United States v. Flynn

28 M.J. 218, 1989 CMA LEXIS 1089, 1989 WL 62899
CourtUnited States Court of Military Appeals
DecidedJune 30, 1989
DocketNo. 59,576; CM 8700444
StatusPublished
Cited by28 cases

This text of 28 M.J. 218 (United States v. Flynn) is published on Counsel Stack Legal Research, covering United States Court of Military Appeals primary law. Counsel Stack provides free access to over 12 million legal documents including statutes, case law, regulations, and constitutions.

Bluebook
United States v. Flynn, 28 M.J. 218, 1989 CMA LEXIS 1089, 1989 WL 62899 (cma 1989).

Opinions

Opinion of the Court

SULLIVAN, Judge:

On February 26 and 27, 1987, appellant was tried by general court-martial composed of officer members at Fort Huachuea, Arizona. Contrary to his pleas, he was found guilty of assault with intent to commit rape, assault with intent to commit sodomy, committing indecent acts, wrongful solicitation to commit sodomy, and forcible sodomy, all on the same female under the age of 16, as well as false swearing, in violation of Articles 134 and 125, Uniform Code of Military Justice, 10 USC §§ 934 and 925, respectively. He was sentenced to a bad-conduct discharge, confinement for 7 years, and reduction to the lowest enlisted grade. The convening authority approved the sentence as adjudged. The Court of Military Review affirmed the find[219]*219ings and sentence in a short-form opinion dated December 14, 1987.

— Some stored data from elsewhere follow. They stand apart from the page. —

--- config.mk ---
export PLATFORM = sky130hd
export DESIGN_NAME = dec_onehot_scan
export DESIGN_NICKNAME = d
export VERILOG_FILES = /design/src/rtl/dec_pkg.sv /design/src/rtl/dec_prescaler.sv /design/src/rtl/dec_onehot_scan.sv
export SDC_FILE = /design/constraint.sdc
export NUM_CORES = 1
export LEC_CHECK = 0
export ABC_CLOCK_PERIOD_IN_PS = 2000
export CORE_MARGIN = 3
export CORE_UTILIZATION = 40
export DETAILED_ROUTE_END_ITERATION = 10
export PLACE_DENSITY = 0.68
export SYNTH_ARGS = -nofsm -noshare
export SYNTH_HDL_FRONTEND = slang
export SYNTH_HIERARCHICAL = 1
export SYNTH_SLANG_ARGS = --single-unit
--- constraint.sdc ---
create_clock -name clk -period 2 [get_ports clk]
set_input_delay 0.4 -clock clk [delete_from_list [all_inputs] [get_ports clk]]
set_output_delay 0.4 -clock clk [all_outputs]
set_load 0.02 [all_outputs]
--- src/rtl/dec_pkg.sv ---
// dec_pkg: shared types, defaults and one-hot helper for dec_onehot_scan.
package dec_pkg;
  localparam int DEC_N = 3;
  localparam int DEC_SCAN_DIV = 4;
  // onehot_f covers select widths up to DEC_MAX_N
  localparam int DEC_MAX_N = 8;
  localparam int DEC_MAX_M = 2 ** DEC_MAX_N;
  typedef enum logic {DEC_DIRECT = 1'b0, DEC_SCAN = 1'b1} dec_mode_e;
  function automatic logic [DEC_MAX_M-1:0] onehot_f(input logic [DEC_MAX_N-1:0] i);
    logic [DEC_MAX_M-1:0] r;
    r = '0;
    r[i] = 1'b1;
    return r;
  endfunction
endpackage

--- src/rtl/dec_prescaler.sv ---
// dec_prescaler: SCAN_DIV divider; tick marks the terminal-count cycle while running.
module dec_prescaler #(
  parameter int SCAN_DIV = 4
) (
  input  logic clk,
  input  logic rst_n,
  input  logic run,
  input  logic clr,
  output logic tick
);
  localparam int PW = SCAN_DIV > 1 ? $clog2(SCAN_DIV) : 1;
  logic [PW-1:0] cnt;
  assign tick = run & ~clr & (cnt == PW'(SCAN_DIV - 1));
  always_ff @(posedge clk or negedge rst_n)
    if (!rst_n) cnt <= '0;
    else if (clr) cnt <= '0;
    else if (run) cnt <= tick ? '0 : cnt + PW'(1);
endmodule

--- src/rtl/dec_onehot_scan.sv ---
// dec_onehot_scan: registered N-to-2^N one-hot decoder with direct and auto-scan modes.
// Define DEC_SKIP_MASK_EN to add skip_mask, letting the scan skip masked lines.
module dec_onehot_scan
  import dec_pkg::*;
#(
  parameter int N = DEC_N,
  parameter int SCAN_DIV = DEC_SCAN_DIV,
  localparam int M = 2 ** N
) (
  input  logic         clk,
  input  logic         rst_n,
  input  logic         en,
  input  logic         mode,
  input  logic [N-1:0] w,
`ifdef DEC_SKIP_MASK_EN
  input  logic [M-1:0] skip_mask,
`endif
  output logic [M-1:0] y,
  output logic [N-1:0] idx,
  output logic         wrap
);
  dec_mode_e mode_q;
  logic scan, entry, tick, adv, any;
  logic [N-1:0] nxt, idx_d;
  logic [M-1:0] y_d;
  assign scan = dec_mode_e'(mode) == DEC_SCAN;
  assign entry = scan & (mode_q == DEC_DIRECT);
  dec_prescaler #(.SCAN_DIV(SCAN_DIV)) u_pre (
    .clk  (clk),
    .rst_n(rst_n),
    .run  (en & scan),
    .clr  (~scan | entry),
    .tick (tick)
  );
`ifdef DEC_SKIP_MASK_EN
  // any stays low only when every line is masked; k == M lands back on idx
  always_comb begin
    nxt = idx;
    any = 1'b0;
    for (int k = 1; k <= M; k++)
      if (!any && !skip_mask[idx + N'(k)]) begin
        nxt = idx + N'(k);
        any = 1'b1;
      end
  end
`else
  assign nxt = idx + N'(1);
  assign any = 1'b1;
`endif
  assign adv = tick & any;
  always_comb begin
    idx_d = !scan ? (en ? w : idx) : (adv ? nxt : idx);
    y_d = (en & (!scan | any)) ? M'(onehot_f(DEC_MAX_N'(idx_d))) : '0;
  end
  always_ff @(posedge clk or negedge rst_n)
    if (!rst_n) begin
      y <= '0;
      idx <= '0;
      wrap <= 1'b0;
      mode_q <= DEC_DIRECT;
    end else begin
      y <= y_d;
      idx <= idx_d;
      wrap <= adv & (nxt <= idx);
      mode_q <= dec_mode_e'(mode);
    end
endmodule
==> results.sh, run 1 <==
export IMPL_outcome="completed"
export IMPL_timing_rr_start="idx[0]$_DFF_PN0_"
export IMPL_finalWorstSetupSlack_ps=190
export IMPL_postCtsSetupBuffers=0
export IMPL_end_kind="primary output"
export IMPL_worst_slew_pin_slew_ps=262
export IMPL_route_detailed_drc=0
export IMPL_dieArea_um2=2390
export IMPL_synth_area_um2=736
export IMPL_drive_above_1_share_pct=21.0
export IMPL_dpl_cell_count=120
export IMPL_grt_first_pass_wirelength_mm=2.57
export IMPL_rsz0062_at_grt="no"
export IMPL_synth_fp_nets=81
export IMPL_grt_max_degree=16
export IMPL_rr_endpoint="y[4]$_DFF_PN0_"
export IMPL_ctsRootBufferMaster="clkbuf_4"
export IMPL_final_cell_mix="18 x clkdlybuf4s50_1, 15 x dfrtp_1, 13 x nor2_1"
export IMPL_critical_path_max_stage_delay_ps=650
export IMPL_hold_buffers=0
export IMPL_gr_usage_all_layers_pct=13.5
export IMPL_fmax_ghz=0.553
export IMPL_worstPathArrival_ps=1410
export IMPL_die_h_um=48.9
export IMPL_antenna_cells=0
export IMPL_crit_fanout=7
export IMPL_clock_latency_ps=280
export IMPL_die_x_um=48.9
export IMPL_synth_flop_cell="dfrtp_1"
export IMPL_crit_family="buffers and inverters"
export IMPL_period_share_pct=90.5
export IMPL_hold_ws_ps=419
export IMPL_cap_violations=0
export IMPL_yosysSeqAreaShare_pct=51.0
export IMPL_maxSlewHeadroom_pct=82.5
export IMPL_final_antenna_net_count=0
export IMPL_antenna_found_initial=0
export IMPL_cts_tree="done"
export IMPL_synthArstFlopShare_pct=100
export IMPL_cts_htree_levels=1
export IMPL_ys_ff_latch=15
export IMPL_cts_resized=0
export IMPL_ir_drop_mv=0.450
export IMPL_post_place_ws_ps=-17.9
export IMPL_synth_distinct_cells=29
export IMPL_synth_edf_count=0
export IMPL_overflow=0
export IMPL_critPathRequiredTime_ps=1600
export IMPL_instances_no_fill=124
export IMPL_holdCritPathClass="in2async"
export IMPL_grt_pass1_vias=589
export IMPL_fill_cells=146
export IMPL_cp_cell_sequence="clkdlybuf4s50_1"
export IMPL_first_pass_iters=4
export IMPL_clock_sinks=15
export IMPL_vias=592
export IMPL_startpoint_type="register"
export IMPL_synthCells=71
export IMPL_gp_congestion=0.843
export IMPL_wl_per_cell_um=11.4
export IMPL_crit_buf_inv=1
export IMPL_synth_avg_cell_area_um2=10.4
export IMPL_fin_nets=111
export IMPL_detail_route_vias_per_cell=4.77
export IMPL_areaGrowthSynthToFinish_pct=38.9
export IMPL_cts_clk_slew_worst_paths_ps=100
export IMPL_power_density_nw_per_um2=683
export IMPL_setup_viol=0
export IMPL_leakagePower_nw=0.461
export IMPL_totalWireLength_mm=1.42
export IMPL_crit_path_top_delay_cell="clkdlybuf4s50_1"
export IMPL_path_class="reg2out"
export IMPL_cts_made_buffers=3
export IMPL_yosys_warnings=6
export IMPL_initial_core_util_pct=45.7
export IMPL_min_period_ps=1810
export IMPL_clock_path_buffers=2
export IMPL_p_total_mw=0.698
export IMPL_rows=14
export IMPL_rr_worst_depth=5
export IMPL_drt_initial_drc_count=16
export IMPL_reg2reg_slack_ps=380
export IMPL_fp_coreArea_um2=1610
export IMPL_final_common_cell="clkdlybuf4s50_1"
export IMPL_io_buffers=18
export IMPL_fin_setup_tns_ps=0
export IMPL_dp_hpwl_mm=1.11
export IMPL_regArea_um2=375
export IMPL_multiInputGateArea_um2=332
export IMPL_slew_violations=0
export IMPL_fin_skew_ps=9.51
export IMPL_hold_violations=0
export IMPL_pin_count=19
==> cell usage after synthesis, types with 2 or more instances <==
cell type	n	area, µm²
dfrtp_1	15	375
nor2_1	13	48.8
nand2_1	10	37.5
a21oi_1	3	15.0
ha_1	3	37.5
a21oi_2	2	17.5
inv_1	2	7.51
nand2b_1	2	12.5
==> layer usage <==
| layer | part of all wire, % | up-vias | GRT usage [%] | wire length (µm) |
|---|---|---|---|---|
| li1 | - | 299 | - | - |
| met2 | 47 | 17 | 21.7 | 666 |
| met1 | 47 | 274 | 17.7 | 668 |
| met4 | 0.35 | 0 | 2.84 | 5 |
| met5 | 0 | - | 0 | 0 |
| met3 | 5.4 | 2 | 4.59 | 77 |
==> metrics by stage <==
| step | area [µm²] | util, % |
|---|---|---|
| 2_1_floorplan | 736 | - |
| 3_3_place_gp | 995 | 61.7 |
| 3_5_place_dp | 995 | 61.7 |
| 4_1_cts | 1020 | 63.4 |
| 5_1_grt | 1020 | 63.4 |
| 6_report | 1020 | 63.4 |
==> kinds of logic after synthesis <==
kind of cell / count (synthesis) / share of synthesized area [%]
xor+xnor: 2 / 2.38
compound gates: 13 / 16.2
fa+ha+maj: 3 / 5.10
flops: 15 / 51.0
simple gates: 32 / 20.1
buf+inv: 5 / 3.91
mux: 1 / 1.36
==> how the worst max path moves through the flow <==
stage                startpoint             end  slack, ps  cells after the start
2_1_floorplan              mode  y[4]$_DFF_PN0_        320                      9
3_3_place_gp               mode  y[4]$_DFF_PN0_         -8                     10
3_5_place_dp               mode  y[4]$_DFF_PN0_        -20                     10
4_1_cts        idx[0]$_DFF_PN0_          idx[0]        180                      1
5_1_grt        idx[0]$_DFF_PN0_          idx[0]        120                      1
6_report       idx[0]$_DFF_PN0_          idx[0]        190                      1
==> state kept, by name (all words and copies together), names as in the netlist <==
name and count:
y 8, u_pre/cnt 2, mode_q 1, idx 3
wrap 1
==> power by group <==
group	leakage, nW	total, mW	switching (mW)	internal (mW)
clock network	0.0177	0.168	0.0945	0.0740
logic	0.246	0.187	0.0959	0.0911
registers	0.198	0.343	0.0207	0.322
total	0.461	0.698	0.211	0.487
==> area by class of cell <==
cell class              count  share of cell area, %
clock inverters             1                  0.490
multi-input cells          51                   32.4
well taps                  24                   2.94
repair buffers             26                   23.5
inverters                   4                   1.71
flip-flops and latches     15                   36.7
clock buffers               3                   2.20
Note: power is estimated with default switching activity, not from simulation.
==> run 2: changes to the inputs <==
CAP_MARGIN = 20   (was not set)
==> results of run 2 <==
The final DEF is identical to that of run 1; final timing and power are the same.
==> run 3: changes to the inputs <==
CORE_MARGIN = 2   (was 3)
PLACE_DENSITY = 0.69   (was 0.68)
SYNTH_HIERARCHICAL = not set   (was 1)
==> results.sh, run 3 <==
export IMPL_largest_reg_flops=8
export IMPL_synth_flop_cell="dfrtp_1"
export IMPL_yosysSeqAreaShare_pct=55.6
export IMPL_die_x_um=45.1
export IMPL_io_buffers=18
export IMPL_cts_resized=0
export IMPL_rsz0062_at_grt="no"
export IMPL_gp_congestion=0.847
export IMPL_antenna_found_initial=0
export IMPL_fin_nets=94
export IMPL_ir_drop_mv=0.567
export IMPL_hold_ws_ps=523
export IMPL_fmax_ghz=0.556
export IMPL_wl_per_cell_um=12.6
export IMPL_drive_above_1_share_pct=9.64
export IMPL_synth_compound_area_share_pct=13.5
export IMPL_antenna_cells=0
export IMPL_ys_top_cells_by_count="15 x dfrtp_1, 10 x nor3_1, 4 x inv_1"
export IMPL_synth_top_area_share_pct=55.6
export IMPL_drt_initial_drc_count=11
export IMPL_hold_violations=0
export IMPL_first_pass_iters=4
export IMPL_path_class="reg2out"
export IMPL_areaGrowthSynthToFinish_pct=33.5
export IMPL_crit_family="buffers and inverters"
export IMPL_cap_violations=0
export IMPL_end_kind="primary output"
export IMPL_vias=527
export IMPL_clock_latency_ps=270
export IMPL_ys_ff_latch=15
export IMPL_leakagePower_nw=0.423
export IMPL_synthTopCellsByArea="dfrtp_1 56%, nor3_1 7.4%, ha_1 5.6%"
export IMPL_overflow=0
export IMPL_critPathRequiredTime_ps=1600
export IMPL_fin_skew_ps=1.30
export IMPL_crit_path_top_delay_cell="clkdlybuf4s50_1"
export IMPL_min_period_ps=1800
export IMPL_detail_route_vias_per_cell=5.32
export IMPL_cts_made_buffers=3
export IMPL_critical_path_max_stage_delay_ps=650
export IMPL_clock_path_buffers=2
export IMPL_synthAdderAreaFrac_pct=5.56
export IMPL_cts_clk_slew_worst_paths_ps=80
export IMPL_hold_buffers=0
export IMPL_synth_most_common_cell="dfrtp_1"
export IMPL_totalWireLength_mm=1.25
export IMPL_holdCritPathClass="in2async"
export IMPL_dp_hpwl_um=962
export IMPL_final_common_cell="clkdlybuf4s50_1"
export IMPL_maxSlewHeadroom_pct=56.5
export IMPL_crit_buf_inv=1
export IMPL_yosysTopAreaCell="dfrtp_1"
export IMPL_synth_avg_cell_area_um2=11.1
export IMPL_fp_coreArea_um2=1540
export IMPL_outcome="completed"
export IMPL_synth_top_family_by_area="simple AND/OR/NAND/NOR gates"
export IMPL_gr_usage_all_layers_pct=14.9
export IMPL_route_detailed_drc=0
export IMPL_synthArstFlopShare_pct=100
export IMPL_rows=14
export IMPL_ctsRootBufferMaster="clkbuf_4"
export IMPL_initial_core_util_pct=43.8
export IMPL_p_total_mw=0.658
export IMPL_yosys_warnings=0
export IMPL_cts_tree="done"
export IMPL_finalWorstSetupSlack_ps=201
export IMPL_fin_setup_tns_ps=0
export IMPL_reg_top3="y: 8 flops, idx: 3 flops, u_pre.cnt: 2 flops"
export IMPL_postCtsSetupBuffers=0
export IMPL_cp_cell_sequence="clkdlybuf4s50_1"
export IMPL_die_h_um=45.1
export IMPL_synth_xor_area_share_pct=2.59
export IMPL_pin_count=19
export IMPL_cts_htree_levels=1
export IMPL_startpoint_type="register"
export IMPL_crit_fanout=8
export IMPL_synth_distinct_cells=24
export IMPL_clock_sinks=15
export IMPL_dieArea_um2=2030
export IMPL_grt_pass1_vias=494
export IMPL_worstPathArrival_ps=1400
export IMPL_period_share_pct=90.0
export IMPL_synth_fp_nets=71
export IMPL_regMostFlops="y"
export IMPL_setup_viol=0
export IMPL_final_antenna_net_count=0
export IMPL_power_density_nw_per_um2=729
export IMPL_grt_first_pass_wirelength_mm=2.14
export IMPL_slew_violations=0
export IMPL_grt_max_degree=16
export IMPL_synth_area_um2=676
export IMPL_synthMuxAreaShare_pct=1.48
export IMPL_synth_simple_area_share_pct=16.5
export IMPL_worst_slew_pin_slew_ps=650
export IMPL_synth_edf_count=0
export IMPL_synthCells=61
export IMPL_post_place_ws_ps=32.6
export IMPL_final_cell_mix="18 x clkdlybuf4s50_1, 15 x dfrtp_1, 10 x nor3_1"
==> run 3: cell count changes after synthesis, sizes merged, moves of 3 or more <==
cell / delta
nor2: -12
nor3: +10
nand2: -7
a21oi: -3
==> run 3: through the flow <==
stage | std cells | instance area [µm²] | utilization, %
finish | 99 | 902 | 58.5
global route | 99 | 902 | 58.5
CTS | 99 | 902 | 58.5
detailed placement | 95 | 876 | 56.8
global placement | 95 | 876 | 56.8
floorplan | 61 | 676 | -
==> run 3: logic make-up after synthesis <==
family	after synthesis
and+or+nand+nor	22
DFF	15
buffers and inverters	7
xor gates and xnor gates	2
AOI/OAI and AO/OA	11
muxes	1
adders and majority gates	3
==> run 3: path summary, 6_finish.rpt <==
path | start | endpoint | slack, ps | cells past startpoint
setup / recovery | idx[0]$_DFF_PN0_ | idx[0] | 200 | 1
hold / removal | rst_n | u_pre.cnt[1]$_DFFE_PN0P_ | 520 | 1
setup reg to reg | idx[1]$_DFF_PN0_ | y[0]$_DFF_PN0_ | 270 | 7
hold reg to reg | u_pre.cnt[1]$_DFFE_PN0P_ | u_pre.cnt[1]$_DFFE_PN0P_ | 540 | 2
max in group asynchronous | rst_n | y[7]$_DFF_PN0_ | 1060 | 1
min in group clk | u_pre.cnt[1]$_DFFE_PN0P_ | u_pre.cnt[1]$_DFFE_PN0P_ | 540 | 2
==> run 3: metal layers <==
layer | GRT usage [%] | share of wire [%] | vias up
li1 | - | - | 257
met1 | 18.8 | 45 | 251
met2 | 24.0 | 49 | 19
met3 | 6.00 | 5.6 | 0
met4 | 3.53 | 0 | 0
met5 | 0 | 0 | -
==> run 3: layout make-up <==
class                      instances  area, µm²
sequential                        15        375
tap                               16       20.0
clock buffer                       4       26.3
timing repair buffer              19        188
multi-input combinational         39        268
fill                             139        639
inverter                           6       25.0
==> run 3: power breakdown <==
part           internal, mW  switching, mW
Combinational        0.0732         0.0829
Clock                0.0772         0.0860
Sequential            0.321         0.0180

This Court granted review of the following issues:

I
WHETHER THE MILITARY JUDGE ERRED TO THE SUBSTANTIAL PREJUDICE OF APPELLANT BY FAILING TO FIND ASSAULT WITH INTENT TO COMMIT RAPE (SPECIFICATION 1 OF THE CHARGE) MULTIPLICIOUS WITH ASSAULT WITH INTENT TO COMMIT SODOMY (SPECIFICATION 2 OF THE CHARGE).
II
WHETHER THE STAFF JUDGE ADVOCATE ERRED BY FAILING TO ADVISE THE CONVENING AUTHORITY, AS WAS HIS DUTY UNDER RULE FOR COURTSMARTIAL [R.C.M.] 1106(d)(4), WHETHER CORRECTIVE ACTION SHOULD BE TAKEN AFTER THE TRIAL DEFENSE COUNSEL EXPLICITLY RAISED A LEGAL ERROR IN HIS R.C.M. 1105 SUBMISSION.

We hold no error occurred as a result of the judge’s failure to find the assault charges multiplicious for findings or sentence. See United States v. Jones, 23 MJ 301, 303 (CMA 1987). Moreover, the staff judge advocate’s failure to address a legal error assigned by defense counsel in his post-trial recommendation to the convening authority was harmless error. United States v. Hill, 27 MJ 293 (CMA 1988).

On August 8, 1986, appellant attempted vaginal sex with his 11-year-old stepdaughter. Unsuccessful in his first attempt, he then attempted anal penetration, also unsuccessfully. At trial, neither defense nor government counsel raised any multiplicity questions regarding these offenses.1

At an Article 39(a), UCMJ, 10 USC § 839(a), session prior to sentencing, government counsel indicated to the military judge that he would like the judge to take judicial notice of the child-molester rehabilitation program at the United States Disciplinary Barracks. Defense counsel objected and asserted that the members would be influenced by the court’s implied endorsement of this program. The military judge stated that he would take judicial notice of the existence of the program but not its value.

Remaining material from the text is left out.